-- Opening Marker --

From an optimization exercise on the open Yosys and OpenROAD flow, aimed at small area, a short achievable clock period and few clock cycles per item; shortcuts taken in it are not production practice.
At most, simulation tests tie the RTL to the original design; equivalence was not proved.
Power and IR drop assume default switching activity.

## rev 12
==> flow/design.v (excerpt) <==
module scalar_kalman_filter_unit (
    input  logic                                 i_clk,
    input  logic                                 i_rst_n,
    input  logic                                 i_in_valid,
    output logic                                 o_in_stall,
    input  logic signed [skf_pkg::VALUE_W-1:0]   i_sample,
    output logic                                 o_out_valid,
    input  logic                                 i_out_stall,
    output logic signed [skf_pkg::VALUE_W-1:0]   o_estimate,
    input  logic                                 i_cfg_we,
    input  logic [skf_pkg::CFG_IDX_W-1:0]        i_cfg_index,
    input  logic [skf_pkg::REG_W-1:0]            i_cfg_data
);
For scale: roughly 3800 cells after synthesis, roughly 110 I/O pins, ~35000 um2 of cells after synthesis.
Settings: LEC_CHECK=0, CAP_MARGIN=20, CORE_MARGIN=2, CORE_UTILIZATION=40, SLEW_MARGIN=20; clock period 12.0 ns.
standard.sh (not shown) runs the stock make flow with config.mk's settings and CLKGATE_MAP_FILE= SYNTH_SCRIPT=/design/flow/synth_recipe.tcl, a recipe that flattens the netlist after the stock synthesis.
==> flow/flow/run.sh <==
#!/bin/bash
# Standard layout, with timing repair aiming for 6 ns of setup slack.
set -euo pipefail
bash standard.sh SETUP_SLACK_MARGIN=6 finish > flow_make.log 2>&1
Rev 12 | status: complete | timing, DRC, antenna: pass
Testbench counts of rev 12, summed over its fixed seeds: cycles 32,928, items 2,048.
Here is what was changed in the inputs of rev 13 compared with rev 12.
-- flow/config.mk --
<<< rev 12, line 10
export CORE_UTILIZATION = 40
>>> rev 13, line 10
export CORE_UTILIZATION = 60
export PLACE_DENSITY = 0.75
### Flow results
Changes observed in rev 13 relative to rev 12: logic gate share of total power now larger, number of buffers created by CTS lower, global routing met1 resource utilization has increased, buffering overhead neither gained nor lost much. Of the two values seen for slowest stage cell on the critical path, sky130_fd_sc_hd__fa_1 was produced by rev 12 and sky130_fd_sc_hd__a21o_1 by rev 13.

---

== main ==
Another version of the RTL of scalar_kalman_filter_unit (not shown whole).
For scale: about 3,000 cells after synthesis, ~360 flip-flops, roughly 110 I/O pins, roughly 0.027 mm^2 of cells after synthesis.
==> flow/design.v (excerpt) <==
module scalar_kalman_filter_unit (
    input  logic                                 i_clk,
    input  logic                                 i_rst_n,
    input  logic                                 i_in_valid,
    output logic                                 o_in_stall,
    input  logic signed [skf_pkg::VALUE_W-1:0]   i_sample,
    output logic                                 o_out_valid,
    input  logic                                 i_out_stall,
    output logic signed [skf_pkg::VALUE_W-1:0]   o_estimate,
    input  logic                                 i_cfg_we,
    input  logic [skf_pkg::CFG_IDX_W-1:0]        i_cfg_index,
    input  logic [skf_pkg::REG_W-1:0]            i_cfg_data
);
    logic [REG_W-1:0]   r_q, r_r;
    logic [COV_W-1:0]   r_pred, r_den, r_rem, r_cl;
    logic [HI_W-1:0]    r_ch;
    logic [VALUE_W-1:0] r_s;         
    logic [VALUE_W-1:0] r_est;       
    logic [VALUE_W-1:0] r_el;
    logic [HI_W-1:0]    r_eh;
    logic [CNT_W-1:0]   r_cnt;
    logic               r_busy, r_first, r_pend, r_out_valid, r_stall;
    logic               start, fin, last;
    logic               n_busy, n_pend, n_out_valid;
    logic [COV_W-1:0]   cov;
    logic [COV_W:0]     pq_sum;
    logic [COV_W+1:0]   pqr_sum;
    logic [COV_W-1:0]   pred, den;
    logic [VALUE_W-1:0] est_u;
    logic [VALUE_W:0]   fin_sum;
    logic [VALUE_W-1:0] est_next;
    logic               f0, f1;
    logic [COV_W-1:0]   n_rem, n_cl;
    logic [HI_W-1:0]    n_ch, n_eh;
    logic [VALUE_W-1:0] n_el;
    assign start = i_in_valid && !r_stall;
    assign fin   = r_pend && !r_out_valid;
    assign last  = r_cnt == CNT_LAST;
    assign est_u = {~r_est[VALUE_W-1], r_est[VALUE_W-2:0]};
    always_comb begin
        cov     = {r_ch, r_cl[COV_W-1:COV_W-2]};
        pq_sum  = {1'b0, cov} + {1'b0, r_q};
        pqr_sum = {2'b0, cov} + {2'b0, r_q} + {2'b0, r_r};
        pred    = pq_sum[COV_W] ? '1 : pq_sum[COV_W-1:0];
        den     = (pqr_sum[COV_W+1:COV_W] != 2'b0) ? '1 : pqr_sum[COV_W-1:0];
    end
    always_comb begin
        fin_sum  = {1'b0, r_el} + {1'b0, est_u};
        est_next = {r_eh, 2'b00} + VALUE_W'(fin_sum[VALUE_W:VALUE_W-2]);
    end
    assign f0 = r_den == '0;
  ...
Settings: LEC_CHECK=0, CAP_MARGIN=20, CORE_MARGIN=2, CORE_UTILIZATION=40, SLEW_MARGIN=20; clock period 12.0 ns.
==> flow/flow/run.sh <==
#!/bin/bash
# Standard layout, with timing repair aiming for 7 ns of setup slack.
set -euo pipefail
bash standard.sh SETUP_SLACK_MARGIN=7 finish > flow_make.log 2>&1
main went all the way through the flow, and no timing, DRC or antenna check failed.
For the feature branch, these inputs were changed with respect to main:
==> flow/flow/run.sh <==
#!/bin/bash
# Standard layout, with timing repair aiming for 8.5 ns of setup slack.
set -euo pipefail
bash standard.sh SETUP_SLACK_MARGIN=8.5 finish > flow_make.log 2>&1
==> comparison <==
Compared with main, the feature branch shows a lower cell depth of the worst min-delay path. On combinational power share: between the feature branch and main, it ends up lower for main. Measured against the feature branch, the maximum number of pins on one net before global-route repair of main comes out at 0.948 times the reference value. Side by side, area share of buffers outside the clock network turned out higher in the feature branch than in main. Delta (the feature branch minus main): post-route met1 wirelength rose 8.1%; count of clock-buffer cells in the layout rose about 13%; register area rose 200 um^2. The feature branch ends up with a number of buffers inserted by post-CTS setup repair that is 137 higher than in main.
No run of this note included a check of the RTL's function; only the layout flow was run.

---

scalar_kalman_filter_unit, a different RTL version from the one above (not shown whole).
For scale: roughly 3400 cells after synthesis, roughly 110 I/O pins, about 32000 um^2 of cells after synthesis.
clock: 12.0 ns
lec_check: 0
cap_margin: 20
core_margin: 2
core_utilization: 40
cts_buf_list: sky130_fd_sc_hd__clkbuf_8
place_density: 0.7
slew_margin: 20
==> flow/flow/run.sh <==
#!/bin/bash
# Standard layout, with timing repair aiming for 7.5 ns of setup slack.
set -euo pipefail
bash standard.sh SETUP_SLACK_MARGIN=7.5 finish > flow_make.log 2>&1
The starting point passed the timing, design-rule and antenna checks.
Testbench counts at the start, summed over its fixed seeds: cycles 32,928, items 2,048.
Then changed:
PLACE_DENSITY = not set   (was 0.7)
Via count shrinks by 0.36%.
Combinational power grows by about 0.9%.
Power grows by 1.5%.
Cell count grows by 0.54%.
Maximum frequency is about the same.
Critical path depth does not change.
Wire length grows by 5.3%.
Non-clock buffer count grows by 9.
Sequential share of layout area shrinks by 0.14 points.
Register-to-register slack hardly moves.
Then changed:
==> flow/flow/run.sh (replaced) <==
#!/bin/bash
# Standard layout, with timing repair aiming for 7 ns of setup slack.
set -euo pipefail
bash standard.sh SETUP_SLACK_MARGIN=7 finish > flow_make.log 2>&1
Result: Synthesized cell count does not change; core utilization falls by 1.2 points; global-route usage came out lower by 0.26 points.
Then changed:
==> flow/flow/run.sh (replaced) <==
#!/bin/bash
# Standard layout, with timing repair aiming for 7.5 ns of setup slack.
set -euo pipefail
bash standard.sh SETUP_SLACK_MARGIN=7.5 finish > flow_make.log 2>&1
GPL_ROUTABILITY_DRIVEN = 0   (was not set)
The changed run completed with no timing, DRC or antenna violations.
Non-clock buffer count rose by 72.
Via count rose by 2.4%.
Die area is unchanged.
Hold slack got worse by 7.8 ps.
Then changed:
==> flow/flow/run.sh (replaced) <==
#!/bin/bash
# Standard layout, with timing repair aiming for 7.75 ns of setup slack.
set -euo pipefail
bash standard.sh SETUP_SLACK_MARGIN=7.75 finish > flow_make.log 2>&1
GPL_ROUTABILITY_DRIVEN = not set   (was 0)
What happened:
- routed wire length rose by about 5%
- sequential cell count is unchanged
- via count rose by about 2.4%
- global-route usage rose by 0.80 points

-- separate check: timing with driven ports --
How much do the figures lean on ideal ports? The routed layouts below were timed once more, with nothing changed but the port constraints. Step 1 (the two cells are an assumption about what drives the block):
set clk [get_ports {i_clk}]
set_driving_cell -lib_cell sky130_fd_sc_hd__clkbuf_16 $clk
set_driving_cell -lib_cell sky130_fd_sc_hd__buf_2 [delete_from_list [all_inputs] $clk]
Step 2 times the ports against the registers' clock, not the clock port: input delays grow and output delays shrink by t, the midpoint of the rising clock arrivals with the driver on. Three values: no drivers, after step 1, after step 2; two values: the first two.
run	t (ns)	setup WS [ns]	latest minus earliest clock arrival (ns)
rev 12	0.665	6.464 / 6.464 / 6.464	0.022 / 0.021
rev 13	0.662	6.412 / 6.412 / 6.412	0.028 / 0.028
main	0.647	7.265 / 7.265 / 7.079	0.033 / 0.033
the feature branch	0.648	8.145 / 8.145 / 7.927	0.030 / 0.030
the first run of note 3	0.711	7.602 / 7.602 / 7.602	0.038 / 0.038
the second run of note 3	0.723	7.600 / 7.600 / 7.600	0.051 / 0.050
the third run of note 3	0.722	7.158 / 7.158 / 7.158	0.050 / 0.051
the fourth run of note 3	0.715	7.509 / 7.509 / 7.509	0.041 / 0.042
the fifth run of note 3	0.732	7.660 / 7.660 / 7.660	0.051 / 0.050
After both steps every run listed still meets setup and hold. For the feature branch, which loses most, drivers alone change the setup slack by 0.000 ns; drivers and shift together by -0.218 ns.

-- Closing Marker --

[Problem requirements]
Check the records above and copy each line that has the string "seeds".

[Result of the exercise]
Testbench counts of rev 12, summed over its fixed seeds: cycles 32,928, items 2,048.
Testbench counts at the start, summed over its fixed seeds: cycles 32,928, items 2,048.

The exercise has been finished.